Disqualifying offenses include felony convictions for crimes against children, sexual offenses, drug trafficking, and a range of other violent crimes. Exemptions from disqualification are possible for some non-violent offenses after a waiting period, but they require a formal application to DCF's exemption unit. Don't assume an old conviction stays buried. The national fingerprint database catches what state-only checks miss.
What happens during a DCF child care inspection?
DCF inspects licensed facilities at least twice a year: one announced annual renewal inspection and at least one unannounced visit. Complaint investigations add visits on no fixed schedule [1].
Inspectors work through a long checklist, but the most-cited violations in Florida cluster in a few spots: ratio non-compliance, missing or expired training documentation, incomplete emergency preparedness records, improper medication storage, and background screening gaps.

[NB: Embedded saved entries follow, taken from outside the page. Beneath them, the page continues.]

$ cat config.mk
export PLATFORM = sky130hd
export DESIGN_NAME = pmrp_seq
export DESIGN_NICKNAME = d
export VERILOG_FILES = /design/src/rtl/core/pmrp_pkg.sv /design/src/rtl/core/pmrp_seq.sv
export SDC_FILE = /design/constraint.sdc
export NUM_CORES = 1
export LEC_CHECK = 0
export BUFFER_PORTS_ARGS = -buffer_cell sky130_fd_sc_hd__buf_2
export CAP_MARGIN = 20
export CORE_MARGIN = 8
export CORE_UTILIZATION = 52
export DETAILED_ROUTE_END_ITERATION = 7
export PLACE_DENSITY_LB_ADDON = 0.2
export REMOVE_ABC_BUFFERS = 1
export SYNTH_ARGS = -nofsm -noshare
export SYNTH_HDL_FRONTEND = slang
export SYNTH_SLANG_ARGS = --single-unit
$ cat constraint.sdc
create_clock -name clk -period 6.13 [get_ports clk]
set_clock_uncertainty 0.2 [all_clocks]
set_input_delay 0.9195 -clock clk [delete_from_list [all_inputs] [get_ports clk]]
set_output_delay 0.9195 -clock clk [all_outputs]
set_load 0.02 [all_outputs]
==> src/hdl/kts_pkg.sv <==
// Shared types, codes and constants of the keyframe track sampler.
package kts_pkg;

  localparam int MAX_KEYS_DEF  = 256;
  localparam int MAX_WIDTH_DEF = 8;
  localparam int RESULT_LIMIT  = 8;
  localparam int VEC_COMPS     = 3;
  localparam int QUAT_COMPS    = 4;

  // Divider geometry: 48-bit dividend, 32-bit divisor.
  localparam int DIV_NW = 48;
  localparam int DIV_DW = 32;

  localparam logic [1:0] KIND_TIME   = 2'd0;
  localparam logic [1:0] KIND_VALUE  = 2'd1;
  localparam logic [1:0] KIND_SAMPLE = 2'd2;
  localparam logic [1:0] KIND_UNUSED = 2'd3;

  localparam logic [1:0] CH_TRANSLATION = 2'd0;
  localparam logic [1:0] CH_SCALE       = 2'd1;
  localparam logic [1:0] CH_ROTATION    = 2'd2;
  localparam logic [1:0] CH_MORPH       = 2'd3;

  localparam logic INTERP_STEP   = 1'b0;
  localparam logic INTERP_LINEAR = 1'b1;
  localparam logic PLAY_CLAMP    = 1'b0;
  localparam logic PLAY_LOOP     = 1'b1;

  localparam logic [2:0] REG_CHANNEL_KIND  = 3'd0;
  localparam logic [2:0] REG_MORPH_COUNT   = 3'd1;
  localparam logic [2:0] REG_INTERP_MODE   = 3'd2;
  localparam logic [2:0] REG_KEY_COUNT     = 3'd3;
  localparam logic [2:0] REG_PLAYBACK_MODE = 3'd4;
  localparam logic [2:0] REG_CLIP_DURATION = 3'd5;
  localparam logic [2:0] REG_RANGE_START   = 3'd6;
  localparam logic [2:0] REG_RANGE_END     = 3'd7;

  typedef struct packed {
    logic [1:0]  channel_kind;
    logic [3:0]  morph_weight_count;
    logic        interpolation_mode;
    logic [8:0]  key_count;
    logic        playback_mode;
    logic [31:0] clip_duration;
    logic [31:0] range_start;
    logic [31:0] range_end;
  } cfg_t;

  // One classified word passed from the front to the back.
  typedef struct packed {
    logic [1:0]  kind;
    logic [7:0]  key;
    logic [2:0]  comp;
    logic [31:0] data;
  } item_t;

endpackage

When an inspector finds a violation, they classify it. Class I violations are the worst (imminent danger to children) and require immediate correction. Class II violations are serious but not immediately dangerous, and get a correction deadline. Class III violations are technical or minor and get fixed on a future visit.
Class I violations can bring fines starting at $100 per day per child affected. Repeat Class I findings escalate fast. DCF can also issue a moratorium (a freeze on new enrollments), a suspension, or revocation depending on severity and history.

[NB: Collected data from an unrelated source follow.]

<file path="src/hdl/snsc_pkg.sv">
`default_nettype none
package snsc_pkg;
    localparam int MaxRows = 16;
    localparam int MaxCols = 16;
    localparam int MaxDims = 16;
    localparam int Neurons = MaxRows * MaxCols;
    localparam int NW = $clog2(Neurons);
    localparam int DW = $clog2(MaxDims);
    localparam int DimLimit = (MaxDims < 16) ? MaxDims : 16;
    localparam int AccW = 37;
    localparam int DistW = 18;
    localparam int ScoreW = 21;

    localparam logic [1:0] KIND_WEIGHT  = 2'd0;
    localparam logic [1:0] KIND_LABEL   = 2'd1;
    localparam logic [1:0] KIND_PATTERN = 2'd2;

    localparam logic [1:0] REG_ROWS = 2'd0;
    localparam logic [1:0] REG_COLS = 2'd1;
    localparam logic [1:0] REG_DIMS = 2'd2;

    typedef struct packed {
        logic [1:0]  kind;
        logic [7:0]  neuron_index;
        logic [3:0]  component_index;
        logic signed [15:0] value;
        logic [15:0] class_label;
    } t_in_beat;

    typedef struct packed {
        logic [15:0] label;
        logic [7:0]  winner_index;
        logic [20:0] best_score;
    } t_out_beat;

    typedef struct packed {
        logic          dist_start;
        logic          dist_clear;
        logic          dist_store;
        logic          score_start;
        logic [NW-1:0] neuron;
        logic [DW-1:0] dim;
        logic [2:0]    nb;
        logic          emit;
    } t_cmd;

    typedef struct packed {
        logic sqrt_done;
    } t_status;
endpackage
`default_nettype wire

</file>
<file path="src/hdl/snsc_ctrl.sv">
`default_nettype none
module snsc_ctrl
    import snsc_pkg::*;
(
    input  wire logic        i_clk,
    input  wire logic        i_rst_n,
    input  wire logic        i_go,
    input  wire logic [4:0]  i_rows,
    input  wire logic [4:0]  i_cols,
    input  wire logic [4:0]  i_dims,
    input  wire t_status     i_status,
    output t_cmd             o_cmd,
    output logic             o_busy,
    output logic             o_done
);
    typedef enum logic [7:0] {
        S_IDLE  = 8'b00000001,
        S_DIST  = 8'b00000010,
        S_DRAIN = 8'b00000100,
        S_SQRT  = 8'b00001000,
        S_NB    = 8'b00010000,
        S_NBW   = 8'b00100000,
        S_CMP   = 8'b01000000,
        S_OUT   = 8'b10000000
    } t_state;

    t_state r_state;
    logic [DW-1:0] r_d;
    logic [2:0]    r_k;
    logic [NW:0]   r_n;
    logic [4:0]    r_y, r_x;
    logic [2:0]    r_nb;
    logic [1:0]    r_w;
    logic [3:0]    r_out;
    logic [NW:0]   total;
    logic [NW:0]   nb_idx;
    logic          nb_ok;

    assign total = (NW+1)'(i_rows) * (NW+1)'(i_cols);

    always_comb begin
        nb_ok = 1'b0;
        nb_idx = r_n;
        case (r_nb)
            3'd1: begin nb_ok = 1'b1; nb_idx = r_n; end
            3'd2: begin nb_ok = r_y != 0; nb_idx = r_n - (NW+1)'(i_cols); end
            3'd3: begin nb_ok = r_y + 1 < i_rows; nb_idx = r_n + (NW+1)'(i_cols); end
            3'd4: begin nb_ok = r_x != 0; nb_idx = r_n - 1'b1; end
            3'd5: begin nb_ok = r_x + 1 < i_cols; nb_idx = r_n + 1'b1; end
            default: begin nb_ok = 1'b0; nb_idx = r_n; end
        endcase
    end

    always_comb begin
        o_cmd = '0;
        o_cmd.neuron = r_n[NW-1:0];
        o_cmd.dim = r_d;
        case (r_state)
            S_DIST: o_cmd.dist_start = 1'b1;
            S_DRAIN: if (r_k == 3'd4) begin o_cmd.dist_store = 1'b1; o_cmd.nb = 3'd7; end
            S_NB: begin
                o_cmd.neuron = nb_idx[NW-1:0];
                if (r_nb == 3'd1) o_cmd.score_start = 1'b1;
                else if (nb_ok) o_cmd.nb = 3'd1;
            end
            S_CMP: o_cmd.dist_store = 1'b1;
            S_OUT: o_cmd.emit = 1'b1;
            default: ;
        endcase
        if (r_state == S_NB && r_nb == 3'd1) o_cmd.nb = 3'd1;
        if (r_state == S_DIST && r_d == '0) o_cmd.dist_clear = r_k == 3'd0;
    end

    always_ff @(posedge i_clk) begin
        if (!i_rst_n) begin
            r_state <= S_IDLE;
            o_done <= 1'b0;
        end else begin
            o_done <= 1'b0;
            case (r_state)
                S_IDLE: if (i_go) begin
                    r_state <= S_DIST; r_n <= '0; r_d <= '0; r_k <= '0;
                end
                S_DIST: begin
                    r_k <= 3'd1;
                    if (r_d == DW'(i_dims - 1'b1)) begin
                        r_state <= S_DRAIN; r_k <= 3'd0;
                    end else r_d <= r_d + 1'b1;
                end
                S_DRAIN: begin
                    r_k <= r_k + 1'b1;
                    if (r_k == 3'd4) r_state <= S_SQRT;
                end
                S_SQRT: if (i_status.sqrt_done) begin
                    if (r_n + 1'b1 == total) begin
                        r_state <= S_NB; r_n <= '0; r_y <= '0; r_x <= '0; r_nb <= 3'd1;
                    end else begin
                        r_n <= r_n + 1'b1; r_d <= '0; r_k <= '0; r_state <= S_DIST;
                    end
                end
                S_NB: begin
                    if (r_nb == 3'd5) begin r_state <= S_NBW; r_w <= '0; end
                    r_nb <= r_nb + 1'b1;
                end
                S_NBW: begin
                    r_w <= r_w + 1'b1;
                    if (r_w == 2'd1) r_state <= S_CMP;
                end
                S_CMP: begin
                    if (r_n + 1'b1 == total) begin
                        r_state <= S_OUT; r_out <= '0;
                    end else begin
                        r_n <= r_n + 1'b1; r_nb <= 3'd1; r_state <= S_NB;
                        if (r_x + 1 == i_cols) begin r_x <= '0; r_y <= r_y + 1'b1; end
                        else r_x <= r_x + 1'b1;
                    end
                end
                S_OUT: begin
                    r_out <= r_out + 1'b1;
                    if (r_out == 4'd2) begin o_done <= 1'b1; r_state <= S_IDLE; end
                end
                default: r_state <= S_IDLE;
            endcase
        end
    end

    assign o_busy = r_state != S_IDLE;

    a_onehot: assert property (@(posedge i_clk) disable iff (!i_rst_n) $onehot(r_state))
        else $error("state not one-hot");
    a_done_idle: assert property (@(posedge i_clk) disable iff (!i_rst_n)
        o_done |-> r_state == S_IDLE) else $error("done outside idle");
    a_go_start: assert property (@(posedge i_clk) disable iff (!i_rst_n)
        (i_go && r_state == S_IDLE) |=> r_state == S_DIST) else $error("start lost");
endmodule
`default_nettype wire
</file>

The best thing you can do to prepare for a surprise inspection is keep your paperwork current every day, more than before renewal. Training certificates filed. Background screening printouts in each personnel file. A current enrollment roster checked against your licensed capacity. Inspection-readiness is a habit, not a fire drill.

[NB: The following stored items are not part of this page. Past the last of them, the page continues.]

**config.mk**
```make
export PLATFORM = sky130hd
export DESIGN_NAME = tuning_command_parser
export DESIGN_NICKNAME = d
export VERILOG_FILES = /design/src/rtl/tcp_pkg.sv /design/src/rtl/tuning_command_parser.sv /design/src/rtl/tcp_value_parse.sv
export SDC_FILE = /design/constraint.sdc
export NUM_CORES = 1
export LEC_CHECK = 0
export BUFFER_PORTS_ARGS = -buffer_cell sky130_fd_sc_hd__clkbuf_2
export CAP_MARGIN = 5
export CORE_UTILIZATION = 55
export CTS_CLUSTER_DIAMETER = 150
export DETAILED_ROUTE_END_ITERATION = 8
export PLACE_DENSITY_LB_ADDON = 0.05
export SLEW_MARGIN = 30
export SYNTH_ARGS = -nofsm -noshare
export SYNTH_HDL_FRONTEND = slang
export SYNTH_SLANG_ARGS = --single-unit
```
**constraint.sdc**
```tcl
create_clock -name aclk -period 12.9 [get_ports aclk]
set_input_delay 2.58 -clock aclk [delete_from_list [all_inputs] [get_ports aclk]]
set_output_delay 2.58 -clock aclk [all_outputs]
set_load 0.02 [all_outputs]
```
**src/rtl/tcp_pkg.sv**
```systemverilog
`default_nettype none

package tcp_pkg;

    localparam int MAX_FRAME = 64;
    localparam int FRAC_BITS = 16;
    localparam int INT_BITS  = 31 - FRAC_BITS;
    localparam int POS_W     = 7;

    localparam logic [FRAC_BITS-1:0] WEIGHT_TENTH =
        FRAC_BITS'(((64'd1 << FRAC_BITS) + 64'd5) / 64'd10);
    localparam logic [FRAC_BITS-1:0] FRAC_HALF = FRAC_BITS'(64'd1 << (FRAC_BITS - 1));
    localparam logic [FRAC_BITS-1:0] FRAC_MAX  = '1;
    localparam logic [INT_BITS-1:0]  INT_MAX   = '1;
    localparam logic [3:0]           DEC_BASE  = 4'd10;

    localparam logic [7:0] CH_EQUALS = 8'h3D;
    localparam logic [7:0] CH_BANG   = 8'h21;
    localparam logic [7:0] CH_MINUS  = 8'h2D;
    localparam logic [7:0] CH_POINT  = 8'h2E;
    localparam logic [7:0] CH_ZERO   = 8'h30;
    localparam logic [7:0] CH_NINE   = 8'h39;
    localparam logic [7:0] CH_P      = 8'h50;
    localparam logic [7:0] CH_K      = 8'h4B;
    localparam logic [7:0] CH_D      = 8'h44;

    localparam logic [7:0] LOOP_CHAR_RESET = 8'h31;

    localparam logic [1:0] GAIN_PROP  = 2'd0;
    localparam logic [1:0] GAIN_INTEG = 2'd1;
    localparam logic [1:0] GAIN_DERIV = 2'd2;

    typedef struct packed {
        logic restart;
        logic feed;
    } val_ctrl_t;

    typedef struct packed {
        logic                 negative;
        logic                 bad;
        logic [INT_BITS-1:0]  int_part;
        logic [FRAC_BITS-1:0] frac;
    } val_stat_t;

endpackage

`default_nettype wire

```
**src/rtl/tuning_command_parser.sv**
```systemverilog
// Parses gain-tuning frames such as "P1=0.5!" from a byte stream, one byte per
// item. The first byte picks the gain (P, K, D), the second must match the
// loop_char register, and the decimal after the last '=' becomes signed Q16.16
// with a saturated integer part. On '!' a matching frame yields one gain write;
// a malformed value, or a frame hitting 64 bytes without '!', yields zero with
// m_well_formed low. Each byte passes through an input register, combinational
// parsing and a result register, so one item is taken per cycle unless m_ready
// stalls the result; m_valid is registered alongside the result.
`default_nettype none

module tuning_command_parser (
    input  wire logic        aclk,
    input  wire logic        aresetn,
    input  wire logic        loop_char_we,
    input  wire logic [7:0]  loop_char_wdata,
    input  wire logic        s_valid,
    output logic             s_ready,
    input  wire logic [7:0]  s_rx_byte,
    output logic             m_valid,
    input  wire logic        m_ready,
    output logic [1:0]       m_which_gain,
    output logic [31:0]      m_gain_value,
    output logic             m_well_formed
);
    import tcp_pkg::*;

    logic             in_vld_reg;
    logic [7:0]       in_byte_reg;
    logic [7:0]       loop_char_reg;
    logic [POS_W-1:0] pos_reg, pos_next;
    logic [7:0]       key_reg, key_next;
    logic [7:0]       second_reg, second_next;
    logic             seen_eq_reg, seen_eq_next;
    logic             m_valid_reg;
    logic [1:0]       gain_reg;
    logic [31:0]      value_reg;
    logic             ok_reg;

    logic             out_free, fire, is_bang, is_eq, limit_hit, frame_end;
    logic             key_ok, emit, ok_now;
    logic [1:0]       key_gain;
    logic [POS_W-1:0] pos_inc;
    logic [31:0]      mag, value_now;
    val_ctrl_t        vctrl;
    val_stat_t        vstat;

    assign out_free = !m_valid_reg || m_ready;
    assign fire     = in_vld_reg && out_free;
    assign s_ready  = aresetn && (!in_vld_reg || out_free);

    assign is_bang   = (in_byte_reg == CH_BANG);
    assign is_eq     = (in_byte_reg == CH_EQUALS);
    assign pos_inc   = pos_reg + POS_W'(1);
    assign limit_hit = !is_bang && (pos_inc >= POS_W'(MAX_FRAME));
    assign frame_end = is_bang || limit_hit;

    always_comb begin
        key_ok   = 1'b1;
        key_gain = GAIN_PROP;
        unique case (key_reg)
            CH_P:    key_gain = GAIN_PROP;
            CH_K:    key_gain = GAIN_INTEG;
            CH_D:    key_gain = GAIN_DERIV;
            default: key_ok = 1'b0;
        endcase
        if (pos_reg < POS_W'(2) || second_reg != loop_char_reg) begin
            key_ok = 1'b0;
        end
    end

    assign vctrl.restart = fire && (frame_end || is_eq);
    assign vctrl.feed    = fire && seen_eq_reg && !frame_end && !is_eq;

    tcp_value_parse u_value (
        .aclk    (aclk),
        .aresetn (aresetn),
        .rx_byte (in_byte_reg),
        .ctrl    (vctrl),
        .stat    (vstat)
    );

    // limit_hit implies pos >= 2, so registered key fields are already final
    assign emit      = key_ok && frame_end;
    assign ok_now    = is_bang && seen_eq_reg && !vstat.bad;
    assign mag       = {1'b0, vstat.int_part, vstat.frac};
    assign value_now = !ok_now ? 32'd0 : (vstat.negative ? (32'd0 - mag) : mag);

    always_comb begin
        pos_next     = pos_reg;
        key_next     = key_reg;
        second_next  = second_reg;
        seen_eq_next = seen_eq_reg;
        if (fire) begin
            if (frame_end) begin
                pos_next     = '0;
                key_next     = '0;
                second_next  = '0;
                seen_eq_next = 1'b0;
            end else begin
                pos_next = pos_inc;
                if (pos_reg == POS_W'(0)) begin
                    key_next = in_byte_reg;
                end
                if (pos_reg == POS_W'(1)) begin
                    second_next = in_byte_reg;
                end
                if (is_eq) begin
                    seen_eq_next = 1'b1;
                end
            end
        end
    end

    always_ff @(posedge aclk) begin
        if (!aresetn) begin
            in_vld_reg    <= 1'b0;
            loop_char_reg <= LOOP_CHAR_RESET;
            pos_reg       <= '0;
            key_reg       <= '0;
            second_reg    <= '0;
            seen_eq_reg   <= 1'b0;
            m_valid_reg   <= 1'b0;
        end else begin
            if (loop_char_we) begin
                loop_char_reg <= loop_char_wdata;
            end
            if (s_valid && s_ready) begin
                in_vld_reg <= 1'b1;
            end else if (fire) begin
                in_vld_reg <= 1'b0;
            end
            pos_reg     <= pos_next;
            key_reg     <= key_next;
            second_reg  <= second_next;
            seen_eq_reg <= seen_eq_next;
            if (out_free) begin
                m_valid_reg <= fire && emit;
            end
        end
    end

    always_ff @(posedge aclk) begin
        if (s_valid && s_ready) begin
            in_byte_reg <= s_rx_byte;
        end
        if (fire && emit) begin
            gain_reg  <= key_gain;
            value_reg <= value_now;
            ok_reg    <= ok_now;
        end
    end

    assign m_valid       = m_valid_reg;
    assign m_which_gain  = gain_reg;
    assign m_gain_value  = value_reg;
    assign m_well_formed = ok_reg;

    a_malformed_zero: assert property (@(posedge aclk) disable iff (!aresetn)
        (m_valid && !m_well_formed) |-> (m_gain_value == 32'd0))
        else $error("malformed result carries nonzero gain");

    a_pos_bound: assert property (@(posedge aclk) disable iff (!aresetn)
        pos_reg < POS_W'(MAX_FRAME))
        else $error("frame position past limit");

    a_bang_clears: assert property (@(posedge aclk) disable iff (!aresetn)
        (fire && is_bang) |=> (pos_reg == '0 && !seen_eq_reg))
        else $error("terminator did not restart frame");

    a_gain_code: assert property (@(posedge aclk) disable iff (!aresetn)
        (fire && emit) |=> (gain_reg != 2'd3))
        else $error("result names no gain");

endmodule

`default_nettype wire

```
**src/rtl/tcp_value_parse.sv**
```systemverilog
`default_nettype none

module tcp_value_parse (
    input  wire logic              aclk,
    input  wire logic              aresetn,
    input  wire logic [7:0]        rx_byte,
    input  wire tcp_pkg::val_ctrl_t ctrl,
    output tcp_pkg::val_stat_t     stat
);
    import tcp_pkg::*;

    logic                 started_reg, started_next;
    logic                 neg_reg, neg_next;
    logic                 frac_mode_reg, frac_mode_next;
    logic                 bad_reg, bad_next;
    logic [INT_BITS-1:0]  int_reg, int_next;
    logic [FRAC_BITS-1:0] frac_reg, frac_next;
    logic [FRAC_BITS-1:0] weight_reg, weight_next;

    logic                   is_digit;
    logic [3:0]             digit;
    logic [FRAC_BITS+4:0]   frac_add;
    logic [2*FRAC_BITS:0]   weight_prod;
    logic [INT_BITS+4:0]    int_mac;

    assign is_digit = (rx_byte >= CH_ZERO) && (rx_byte <= CH_NINE);
    assign digit    = rx_byte[3:0];

    assign frac_add = (FRAC_BITS+5)'(frac_reg)
                    + (FRAC_BITS+5)'(digit) * (FRAC_BITS+5)'(weight_reg);
    assign weight_prod = (2*FRAC_BITS+1)'(weight_reg) * (2*FRAC_BITS+1)'(WEIGHT_TENTH)
                       + (2*FRAC_BITS+1)'(FRAC_HALF);
    assign int_mac = (INT_BITS+5)'(int_reg) * (INT_BITS+5)'(DEC_BASE)
                   + (INT_BITS+5)'(digit);

    always_comb begin
        started_next   = started_reg;
        neg_next       = neg_reg;
        frac_mode_next = frac_mode_reg;
        bad_next       = bad_reg;
        int_next       = int_reg;
        frac_next      = frac_reg;
        weight_next    = weight_reg;
        if (ctrl.restart) begin
            started_next   = 1'b0;
            neg_next       = 1'b0;
            frac_mode_next = 1'b0;
            bad_next       = 1'b0;
            int_next       = '0;
            frac_next      = '0;
            weight_next    = WEIGHT_TENTH;
        end else if (ctrl.feed) begin
            started_next = 1'b1;
            priority if (!started_reg && rx_byte == CH_MINUS) begin
                neg_next = 1'b1;
            end else if (rx_byte == CH_POINT) begin
                if (frac_mode_reg) begin
                    bad_next = 1'b1;
                end else begin
                    frac_mode_next = 1'b1;
                end
            end else if (is_digit) begin
                if (frac_mode_reg) begin
                    frac_next   = (frac_add > (FRAC_BITS+5)'(FRAC_MAX)) ?
                                  FRAC_MAX : frac_add[FRAC_BITS-1:0];
                    weight_next = weight_prod[FRAC_BITS +: FRAC_BITS];
                end else begin
                    int_next = (int_mac > (INT_BITS+5)'(INT_MAX)) ?
                               INT_MAX : int_mac[INT_BITS-1:0];
                end
            end else begin
                bad_next = 1'b1;
            end
        end
    end

    always_ff @(posedge aclk) begin
        if (!aresetn) begin
            started_reg   <= 1'b0;
            neg_reg       <= 1'b0;
            frac_mode_reg <= 1'b0;
            bad_reg       <= 1'b0;
            int_reg       <= '0;
            frac_reg      <= '0;
            weight_reg    <= WEIGHT_TENTH;
        end else begin
            started_reg   <= started_next;
            neg_reg       <= neg_next;
            frac_mode_reg <= frac_mode_next;
            bad_reg       <= bad_next;
            int_reg       <= int_next;
            frac_reg      <= frac_next;
            weight_reg    <= weight_next;
        end
    end

    assign stat.negative = neg_reg;
    assign stat.bad      = bad_reg;
    assign stat.int_part = int_reg;
    assign stat.frac     = frac_reg;

endmodule

`default_nettype wire
```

How do you apply for a DCF child care license in Florida?
The application runs through DCF's online licensing portal and your local DCF licensing office. Steps vary a little by facility type but generally follow this order:
1. Complete the required pre-service training (or confirm the director credential is met). 2. Submit the DCF license application through the online portal with the fee. As of 2024, initial application fees for centers run $100 for the first 20 children of capacity plus $5 per additional child slot, up to a cap (verify current fees at myflfamilies.com, since schedules change) [4]. 3. Clear background screening for all staff, household members (home-based programs), and volunteers with unsupervised access. 4. Schedule and pass a pre-licensing inspection. The inspector verifies physical space: square footage minimums (35 square feet of indoor space per child is the Florida floor), playground safety, bathroom ratios, safe sleep compliance for infants, and more. 5. Submit proof of insurance, fire inspection clearance, and sanitation clearance where required. 6. Receive your license. It's issued for one year and renews annually.
The full timeline from application to license runs anywhere from 4 to 12 weeks, depending on local office workload, how fast inspections get scheduled, and whether anything surfaces during screening or facility review. Build that time into your opening plan. Plenty of new providers underestimate it and end up ready to open with no license in hand.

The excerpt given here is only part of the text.